Re: OT: TECH: Dumb Unicode question
From: | John Cowan <cowan@...> |
Date: | Friday, November 21, 2003, 21:08 |
Mark J. Reed scripsit:
> There really is a UTF-9, eh? I was recently contemplating the creation of
> such a beast for use in a ternary system (the -9 would have
> referred to trits rather than bits).
Not officially blessed by the Unicode Consortium, no. But documented and
in use among the 36-bit computing community.
> And I'd expect Chinese/Japanese/Korean Unicode applications to opt for
> SCSU (or BOCU-1, which I'm not familiar with?) in lieu of UTF-16, since
> they'd then be guaranteed to do at least somewhat better than 2 bytes
> per character, possibly much better with good use of the windows.

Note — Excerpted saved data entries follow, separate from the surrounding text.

### src/rtl/hazard_ctrl.sv
// Hazard controller for the 5-stage RV32I pipeline: stall/flush sequencing, E-stage forwarding, data-memory wait FSM.
// Optional performance counters are built when HAZARD_PERF_EN is defined.
module hazard_ctrl #(
  parameter int WIDTH       = 32,
  parameter int MEM_TIMEOUT = 64
) (
  input  logic             clk,
  input  logic             rst_n,
  input  logic [4:0]       rs1D,
  input  logic [4:0]       rs2D,
  input  logic [4:0]       rs1E,
  input  logic [4:0]       rs2E,
  input  logic [4:0]       rdE,
  input  logic [4:0]       rdM,
  input  logic [4:0]       rdW,
  input  logic [1:0]       resultsrcE,
  input  logic             regwriteM,
  input  logic             regwriteW,
  input  logic             pcsrcE,
  input  logic             memreqM,
  input  logic             memreadyM,
  output logic             stallF,
  output logic             stallD,
  output logic             stallE,
  output logic             stallM,
  output logic             flushD,
  output logic             flushE,
  output logic             flushW,
  output logic [1:0]       forwardAE,
  output logic [1:0]       forwardBE,
  output logic             memerr,
  output logic [WIDTH-1:0] stall_cycles,
  output logic [WIDTH-1:0] flush_count
);

  localparam int CW = $clog2(MEM_TIMEOUT) + 1;

  typedef enum logic {RUN, MEM_WAIT} state_t;

  state_t        state, state_d;
  logic [CW-1:0] wait_cnt, wait_cnt_d;
  logic          loaduse, memstall, timeout, hold;

  assign loaduse  = (resultsrcE == 2'b01) && (rdE != 5'd0) && ((rdE == rs1D) || (rdE == rs2D));
  assign memstall = memreqM && !memreadyM;
  assign timeout  = (state == MEM_WAIT) && (wait_cnt == CW'(MEM_TIMEOUT)) && !memreadyM;
  assign hold     = (state == MEM_WAIT) && !memreadyM && !timeout;

  // M stage has priority over W; x0 is never forwarded.
  always_comb begin
    forwardAE = 2'b00;
    forwardBE = 2'b00;
    if (regwriteM && (rdM != 5'd0) && (rdM == rs1E))      forwardAE = 2'b10;
    else if (regwriteW && (rdW != 5'd0) && (rdW == rs1E)) forwardAE = 2'b01;
    if (regwriteM && (rdM != 5'd0) && (rdM == rs2E))      forwardBE = 2'b10;
    else if (regwriteW && (rdW != 5'd0) && (rdW == rs2E)) forwardBE = 2'b01;
  end

  always_ff @(posedge clk or negedge rst_n) begin
    if (!rst_n) begin
      state    <= RUN;
      wait_cnt <= '0;
    end else begin
      state    <= state_d;
      wait_cnt <= wait_cnt_d;
    end
  end

  // The wait counter saturates at MEM_TIMEOUT, where the watchdog forces an exit.
  always_comb begin
    state_d    = state;
    wait_cnt_d = wait_cnt;
    case (state)
      RUN: begin
        if (memstall) begin
          state_d    = MEM_WAIT;
          wait_cnt_d = CW'(1);
        end
      end
      MEM_WAIT: begin
        if (memreadyM || timeout) begin
          state_d    = RUN;
          wait_cnt_d = '0;
        end else if (wait_cnt != CW'(MEM_TIMEOUT)) begin
          wait_cnt_d = wait_cnt + 1'b1;
        end
      end
      default: begin
        state_d    = RUN;
        wait_cnt_d = '0;
      end
    endcase
  end

  // Outputs are forced low during reset so a pending memstall cannot leak through.
  always_comb begin
    stallF = 1'b0;
    stallD = 1'b0;
    stallE = 1'b0;
    stallM = 1'b0;
    flushD = 1'b0;
    flushE = 1'b0;
    flushW = 1'b0;
    memerr = rst_n && timeout;
    if (rst_n) begin
      if (((state == RUN) && memstall) || hold) begin
        stallF = 1'b1;
        stallD = 1'b1;
        stallE = 1'b1;
        stallM = 1'b1;
        flushW = 1'b1;
      end else if (pcsrcE) begin
        flushD = 1'b1;
        flushE = 1'b1;
      end else if (loaduse) begin
        stallF = 1'b1;
        stallD = 1'b1;
        flushE = 1'b1;
      end
    end
  end

`ifdef HAZARD_PERF_EN
  logic [WIDTH-1:0] stall_q, flush_q;

  always_ff @(posedge clk or negedge rst_n) begin
    if (!rst_n) begin
      stall_q <= '0;
      flush_q <= '0;
    end else begin
      if (stallF)           stall_q <= stall_q + 1'b1;
      if (flushD || flushE) flush_q <= flush_q + 1'b1;
    end
  end

  assign stall_cycles = stall_q;
  assign flush_count  = flush_q;
`else
  assign stall_cycles = '0;
  assign flush_count  = '0;
`endif

endmodule

### config.mk
export PLATFORM = sky130hd
export DESIGN_NAME = hazard_ctrl
export DESIGN_NICKNAME = d
export VERILOG_FILES = /design/src/rtl/hazard_ctrl.sv
export SDC_FILE = /design/constraint.sdc
export NUM_CORES = 1
export LEC_CHECK = 0
export CAP_MARGIN = 10
export CORE_UTILIZATION = 35
export DETAILED_ROUTE_END_ITERATION = 16
export PLACE_DENSITY = 0.95
export SYNTH_ARGS = -nofsm -noshare
export SYNTH_HDL_FRONTEND = slang
export SYNTH_SLANG_ARGS = --single-unit
### constraint.sdc
create_clock -name clk -period 2.7 [get_ports clk]
set_input_delay 0.405 -clock clk [delete_from_list [all_inputs] [get_ports clk]]
set_output_delay 0.405 -clock clk [all_outputs]
set_load 0.05 [all_outputs]
# Word-level counts from Yosys, hierarchy flattened
# Cells that the tools add are included.
# word_totals
ff_bits	8
inputBits	44
out_inout_bits	76
wordCells	62
# op_classes
addsub	1
n_eq_ne	11
mux	23
bitwise_logic	1
reduce_logical	24
# ops
cell	count
$eq A5 B5 Y1	6
$mux W7	3
$mux W1	16
$logic_and A1 B1 Y1	15
$reduce_bool A5 Y1	3
$pmux W7 S2	1
$add A7 B1 Y7 const B	1
$eq A7 B7 Y1 const B	1
$ne A7 B7 Y1 const B	1
$mux W2	2
$logic_or A1 B1 Y1	3
$ne A3 B1 Y1 const B	1
$eq A2 B1 Y1 const B	1
$logic_not A1 Y1	2
$ne A2 B2 Y1 const B	1
$pmux W1 S2	1
$reduce_and A2 Y1	1
$not A1 Y1	1

# Longest topological paths before layout
# Gate-level depths: netlist of run 1.
# logic_depth
depth_word	8
ltp_mapped	7
ltp_nobuf	6

# Least setup slack after synthesis of run 1
# No wires, ideal clock.
# synth_timing
kind	input-to-output
startpoint	in rdM[4]
endpoint	out forwardAE[0]
t_arrival_ns	2.770
required_ns	2.295
slack_ns	-0.475
stages	4
n_path_buf	0
path_cell_list	xnor2_1 -> nand3_1 -> nor4_1 -> nor4_2
# synth_between
elab_chain_len	4
word_cells_on_any_way	5
classes_between	1 x eq/ne; 1 x mux; 3 x reduce/logical
# synth_lines
element	line_no	text
start: declaration	14	input logic [4:0] rdM,
$reduce_bool A5 Y1	53	if (regwriteM && (rdM != 5'd0) && (rdM == rs1E)) forwardAE = 2'b10;
$logic_and A1 B1 Y1	53	
$logic_and A1 B1 Y1 *	53	
$mux W2 *	53	
end: declaration	29	output logic [1:0] forwardAE,
# Every way passes the cells marked *; elsewhere a longest branch is shown, timed or not.

# Worst setup path in the final report of run 1
# layout_timing
startpoint	in rdM[4]
endpoint	out forwardBE[0]
# layout_between
elab_chain_len	4
word_cells_on_any_way	5
classes_between	1 x eq/ne; 1 x mux; 3 x reduce/logical
# layout_lines
element	line_no	text
$reduce_bool A5 Y1	55	if (regwriteM && (rdM != 5'd0) && (rdM == rs2E)) forwardBE = 2'b10;
$logic_and A1 B1 Y1	55	
$logic_and A1 B1 Y1 *	55	
$mux W2 *	55	
end: declaration	30	output logic [1:0] forwardBE,
# Marks and branches as above.

==> results of run 1 <==
## metal layers
layer,vias up,track usage (%)
li1,571,-
met1,554,12.3
met2,68,28.2
met3,9,5.56
met4,0,6.52
met5,-,0
## state kept, by name (all words and copies together) (netlist names)
signal	count
state	1
wait_cnt	7
## what timing repair did
item / in CTS / in global routing
hold buffers: 0 / 0
setup endpoints to repair: 0 / 3
hold endpoints to repair: 0 / 0
resized for setup: 0 / 8
## through the flow
stage                     hold WS, ns  TNS (ns)  instances
after detailed placement        0.543         0        279
after global placement          0.529         0        279
after global routing            0.447   -0.0891        282
final                           0.436         0        282
after CTS                       0.437         0        282
after floorplan                 0.109    -0.949        237
## cells in the mapped netlist, drive strengths merged
library cell,n
buf,67
xor2,24
dfrtp,8
nor2,7
o21ai,7
xnor2,7
inv,5
nand3,5
nor3,4
nor4,4
or4,4
a21oi,3
nand2,3
a211oi,2
a22o,2
and3,2
ha,2
nand2b,2
nand3b,2
nor2b,2
o21bai,2
a21o,1
a22oi,1
a311oi,1
and2,1
and3b,1
conb,1
nor4b,1
o2bb2ai,1
o32ai,1
or3,1
## where the power goes
part           leakage [nW]  internal [mW]  switching [mW]
clock                0.0216         0.0968          0.0491
sequential            0.108          0.127         0.00819
combinational         0.807          0.128           0.305
total                 0.936          0.352           0.363
## cells by family (layout without fill, tap and decap cells)
family,after synthesis,count (layout),synth area share (%)
buf+inv,72,69,36.7
fa+ha+maj,2,2,1.76
compound gates,21,21,10.7
flops,8,8,14.1
simple gates,39,39,17.4
xor+xnor,31,31,19.1
other cells,1,64,0.264
## worst max path at each step
stage	end	slack [ns]	depth (start not counted)
finish	forwardBE[0]	0.01	6
floorplan	forwardAE[0]	-0.47	4
global route	forwardAE[1]	-0.05	6
detailed placement	forwardAE[0]	0.04	6
global placement	forwardAE[0]	0.08	6
CTS	forwardAE[0]	0.03	6
## critical path: cells and delay by family
| kind | cells | cell delay [ns] |
|---|---|---|
| compound gates | 1 | 0.18 |
| buf+inv | 2 | 0.80 |
| simple gates | 3 | 0.90 |
## cell type report
cell class	instances	area (sq um)
Inverter	5	18.8
Clock buffer	3	41.3
Timing Repair Buffer	61	738
Multi-Input combinational cell	157	960
Fill cell	341	1750
Tap cell	48	60.1
Sequential cell	8	200
==> summary.log, run 1 <==
INFO  worst_setup_path timing.rr.start=wait_cnt[0]
INFO  sta            timing.final.setup_violations=0
INFO  route          drt-met1-wl=1120um
INFO  worst_setup_path critPathMaxStageDelay=0.54ns
INFO  floorplan      floorplan.die.width=65.8um
INFO  route          wl_met2=1830um
INFO  placed_design  dp.final_hpwl=2860um
INFO  sta            crit_path_setup_slack_layout=0.0125ns
INFO  route          first_iter_violations=16
INFO  cells_and_area final_cell_area=2020squm
INFO  worst_setup_path timing.critical_path.from_type=primary input
INFO  job            maxCapViolations=0
INFO  grt            grt_max_degree=10
INFO  route          routed_wirelength=3370um
INFO  synthesis      yosys-top-cells-area=buf_4 (35%), xor2_1 (15%), dfrtp_1 (14%)
INFO  sta            timing.final.hold_violations=0
INFO  floorplan      boundaryPins=120
INFO  synthesis      yosys.area.top_type_share=35.4%
INFO  worst_setup_path path_cells=clkdlybuf4s50_1 -> or4_1 -> o21ai_2 -> nor4_2 -> nor4_2 -> bufbuf_16
INFO  route          final_antenna_net_count=0
INFO  synthesis      avgSynthCellArea=8.18squm
INFO  synthesis      synth.yosys.warnings=0
INFO  cells_and_area layout_commonest_cell=conb_1
INFO  power          p_leak=0.936nW
INFO  route          drc=0
INFO  grt            grt_usage=14.3%
INFO  clocking       root_buffer=clkbuf_8
INFO  synthesis      yosysUniqueCellTypes=35
INFO  worst_setup_path crit_required=2.30ns
INFO  worst_setup_path r2r_end=wait_cnt[5]
INFO  clocking       postCtsSetupRepairBufs=0
INFO  worst_setup_path worst-setup-path-type=in2out
INFO  power          p_per_area=354nW/um^2
INFO  worst_setup_path ff2ff_setup_slack=1.01ns
INFO  route          post_drt_wl_per_cell=12.0um
INFO  clocking       cts.htree.levels=1
INFO  synthesis      synth_area_leader_cell=buf_4
INFO  power          vdd_ir_drop_max=0.302mV
INFO  route          met3WireLength=342um
INFO  route          number_of_search_and_repair_iterations_in_the_first_detailed_routing_pass=4
INFO  clocking       numCtsBuffers=3
INFO  route          routed.top_layer=met4
INFO  sta            clock.fmax=372MHz
INFO  worst_setup_path timing.critical_path.mode_cell=nor4_2
INFO  grt            overflow=0
INFO  grt            grt_first_pass_wirelength=4640um
INFO  cells_and_area nNetsFinal=282
INFO  floorplan      total_die_area=4320squm
INFO  clocking       clock_tree_from_tritoncts=done
INFO  cells_and_area antenna-diode-count=0
INFO  sta            layout_min_cycle_time=2.69ns
INFO  clocking       cts_max_path_buffers=2
INFO  sta            max_slew_margin=55.1%
INFO  clocking       clock_sinks=8
INFO  worst_setup_path worst_setup_path_end_kind=primary output
INFO  synthesis      post_synth_instance_area=1420squm
INFO  placed_design  dp_worst_setup_slack=0.0358ns
INFO  floorplan      initial_util=37.7%
INFO  status         status=completed
INFO  sta            finClkSkew=0.00569ns
INFO  min_path       holdCritPathClass=in2async
INFO  synthesis      synth.yosys.seq_area_share=14.1%
INFO  floorplan      row_count=22
INFO  worst_setup_path critical_path_arrival=2.28ns
INFO  grt            first_global_vias=1099
INFO  synthesis      synth-seq-cells=8
INFO  sta            rsz0062_at_grt=true
INFO  clocking       clk_transition_reported_paths=0.04ns
INFO  sta            tightest_slew=0.667ns
INFO  cells_and_area finalCoreUtilization=53.5%
INFO  route          avgViaCountPerCell=4.26
INFO  sta            final_min_period_over_clock_period=99.5%
INFO  floorplan      fp.dieH=65.8um
INFO  clocking       clock_insertion_delay_at_the_later_pin_of_the_skew_report=0.23ns
INFO  route          detailroute.via_count=1202
INFO  placed_design  gp_congestion=0.838
INFO  placed_design  io_buf_count=55
INFO  worst_setup_path critPathLaunch=rdM[4]
INFO  placed_design  detailed_place.area=1940squm
INFO  grt            antenna_violations_before_repair=0
INFO  power          fin_total_pwr=715uW
INFO  floorplan      fp.coreArea=3770squm
INFO  worst_setup_path worst-path-max-fanout=3
INFO  sta            final_number_of_max_transition_violations=0
INFO  worst_setup_path cp_slowest_cell=or4_1
INFO  synthesis      post_synth_inst_count=174
INFO  cells_and_area drive_above_1_share=12.8%
INFO  worst_setup_path timing.reg2reg.worst_path_depth=6
INFO  cells_and_area mostFrequentLayoutCells=conb_1 (64), clkdlybuf4s50_1 (39), xor2_1 (24), buf_12 (11), dfrtp_1 (8)
INFO  cells_and_area area.growth.synth_to_final=41.9%
Note: power is estimated with default switching activity, not from simulation.
==> run 2: changes to the inputs <==
--- a/config.mk
+++ b/config.mk
@@ -6,8 +6,10 @@
 export NUM_CORES = 1
 export LEC_CHECK = 0
 export CAP_MARGIN = 10
+export CORE_MARGIN = 2
 export CORE_UTILIZATION = 35
 export DETAILED_ROUTE_END_ITERATION = 16
+export GPL_TIMING_DRIVEN = 0
 export PLACE_DENSITY = 0.95
 export SYNTH_ARGS = -nofsm -noshare
 export SYNTH_HDL_FRONTEND = slang
==> run 2 against run 1 <==
Setup slack improved by 0.0016 ns. Register-to-register slack improved by 0.03 ns. Worst hold slack improved by 0.077 ns. Design area grew 14%. Via count rose by 15%. Flip-flop and latch count is the same. Core utilization increased by 4.8 points. Global-route usage up 1.4 points. Combinational power up 11%. Maximum frequency hardly changed. Critical endpoint is now forwardAE[0]. Largest cell class is now non-clock buffers. Largest power group unchanged.
==> summary.log, run 2 (synthesized netlist as in run 1, its figures left out) <==
INFO  cells_and_area layout_commonest_cell=buf_4
INFO  cells_and_area finalCoreUtilization=58.3%
INFO  floorplan      boundaryPins=120
INFO  clocking       postCtsSetupRepairBufs=0
INFO  clocking       clock_insertion_delay_at_the_later_pin_of_the_skew_report=0.23ns
INFO  min_path       holdCritPathClass=in2async
INFO  floorplan      initial_util=36.1%
INFO  worst_setup_path critPathLaunch=rdM[1]
INFO  worst_setup_path worst-setup-path-type=in2out
INFO  clocking       clk_transition_reported_paths=0.04ns
INFO  clocking       numCtsBuffers=3
INFO  clocking       clock_tree_from_tritoncts=done
INFO  sta            crit_path_setup_slack_layout=0.0141ns
INFO  cells_and_area drive_above_1_share=29.2%
INFO  sta            final_number_of_max_transition_violations=0
INFO  worst_setup_path crit_required=2.30ns
INFO  placed_design  dp_worst_setup_slack=-0.560ns
INFO  sta            max_slew_margin=64.5%
INFO  worst_setup_path critical_path_arrival=2.28ns
INFO  grt            antenna_violations_before_repair=0
INFO  sta            finClkSkew=0.00597ns
INFO  cells_and_area nNetsFinal=343
INFO  floorplan      total_die_area=4590squm
INFO  worst_setup_path timing.rr.start=wait_cnt[2]
INFO  sta            whs=0.513ns
INFO  floorplan      fp.coreArea=3940squm
INFO  clocking       cts_max_path_buffers=2
INFO  worst_setup_path worst-path-max-fanout=3
INFO  route          post_drt_wl_per_cell=11.1um
INFO  route          final_antenna_net_count=0
INFO  route          number_of_search_and_repair_iterations_in_the_first_detailed_routing_pass=4
INFO  sta            final_min_period_over_clock_period=99.5%
INFO  power          p_leak=1.20nW
INFO  grt            grt_usage=15.7%
INFO  sta            rsz0062_at_grt=false
INFO  clocking       cts.htree.levels=1
INFO  placed_design  io_buf_count=55
INFO  floorplan      fp.dieH=67.8um
INFO  power          p_per_area=333nW/um^2
INFO  sta            layout_min_cycle_time=2.69ns
INFO  cells_and_area layout_top_registers=wait_cnt (7), state (1)
INFO  placed_design  post-place-cells=342
INFO  status         status=completed
INFO  sta            tightest_slew=0.527ns
INFO  worst_setup_path timing.critical_path.from_type=primary input
INFO  cells_and_area largest_register_ffs=7
INFO  cells_and_area max_flop_register=wait_cnt
INFO  cells_and_area nFillCells=347
INFO  floorplan      floorplan.die.width=67.8um
INFO  job            maxCapViolations=0
INFO  sta            clock.fmax=372MHz
INFO  grt            grt_max_degree=14
INFO  placed_design  gp_congestion=0.886
INFO  cells_and_area mostFrequentLayoutCells=buf_4 (68), conb_1 (64), clkdlybuf4s50_1 (43), xor2_1 (24), dfrtp_1 (8)
INFO  placed_design  dp.final_hpwl=3360um
INFO  power          vdd_ir_drop_max=0.363mV
INFO  sta            timing.final.hold_violations=0
INFO  grt            grt_first_pass_wirelength=5350um
INFO  floorplan      row_count=23
INFO  grt            overflow=0
INFO  worst_setup_path worst_setup_path_end_kind=primary output
INFO  sta            timing.final.setup_violations=0
INFO  route          drc=0
INFO  route          first_iter_violations=34
INFO  cells_and_area area.growth.synth_to_final=61.5%
INFO  cells_and_area finish.cell_count_without_fillers=345
INFO  grt            first_global_vias=1231
INFO  cells_and_area antenna-diode-count=0
INFO  clocking       root_buffer=clkbuf_8
INFO  route          detailroute.via_count=1380
INFO  clocking       clock_sinks=8
INFO  route          routed_wirelength=3820um
INFO  route          avgViaCountPerCell=4.00
INFO  clocking       cts_hold_buf=0
-- run 2: metrics by stage --
step	instance area [sq um]	total power, mW	TNS (ns)
floorplan	1660	0.503	-0.949
global placement	2280	0.608	-2.41
detailed placement	2280	0.615	-2.81
CTS	2310	0.764	0
global route	2300	0.806	0
finish	2300	0.764	0
-- run 2: what timing repair did --
action,CTS,global route
setup endpoints to repair,12,8
gates resized for setup,33,8
gates cloned,0,0
pin swaps,0,0
-- run 2: final cells by class --
type / count / area (sq um) / area share [%]
inverters: 5 / 18.8 / 0.817
repair buffers: 55 / 517 / 22.5
plain buffers: 67 / 503 / 21.9
clock buffers: 3 / 41.3 / 1.80
multi-input cells: 157 / 955 / 41.6
well taps: 50 / 62.6 / 2.72
flip-flops and latches: 8 / 200 / 8.71
-- run 2: worst max-delay path, cell delays in order --
cell and delay [ns]:
clkdlybuf4s50_1 0.47, or4_1 0.58, o21ai_2 0.17, nor4_1 0.11
nor4_2 0.29, buf_4 0.25
-- run 2: power breakdown --
| group | internal [mW] | switching, mW |
|---|---|---|
| combinational | 0.171 | 0.311 |
| clock | 0.0968 | 0.0494 |
| sequential | 0.127 | 0.00838 |
| total | 0.395 | 0.369 |
-- run 2: path summary, 6_finish.rpt --
path / end / cells after the start / slack [ns]
min reg2reg: wait_cnt[1] / 1 / 0.55
max in group asynchronous: state / 1 / 1.84
min: wait_cnt[2] / 1 / 0.51
max: forwardAE[0] / 6 / 0.01
min in group clk: wait_cnt[1] / 1 / 0.55
max reg2reg: wait_cnt[5] / 4 / 1.04
-- run 2: routing by layer --
metal / up-vias / GRT usage (%) / share of wire [%]
li1: 696 / - / -
met4: 0 / 8.16 / 2.6
met2: 80 / 32.8 / 54
met1: 593 / 12.1 / 30
met5: - / 0 / 0
met3: 11 / 5.33 / 14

Korean uses ASCII space characters, so SCSU wins a little, and Japanese
uses lots of katakana and hiragana, so SCSU wins a lot. I doubt if SCSU
wins in Chinese.
BOCU-1 is documented at http://www.unicode.org/notes/tn6. It is MIME-legal
and provides excellent compression that does not depend on the decoder,
but is not ASCII-compatible.
--
John Cowan <jcowan@...>
http://www.ccil.org/~cowan http://www.reutershealth.com
Charles li reis, nostre emperesdre magnes,
Set anz totz pleinz ad ested in Espagnes.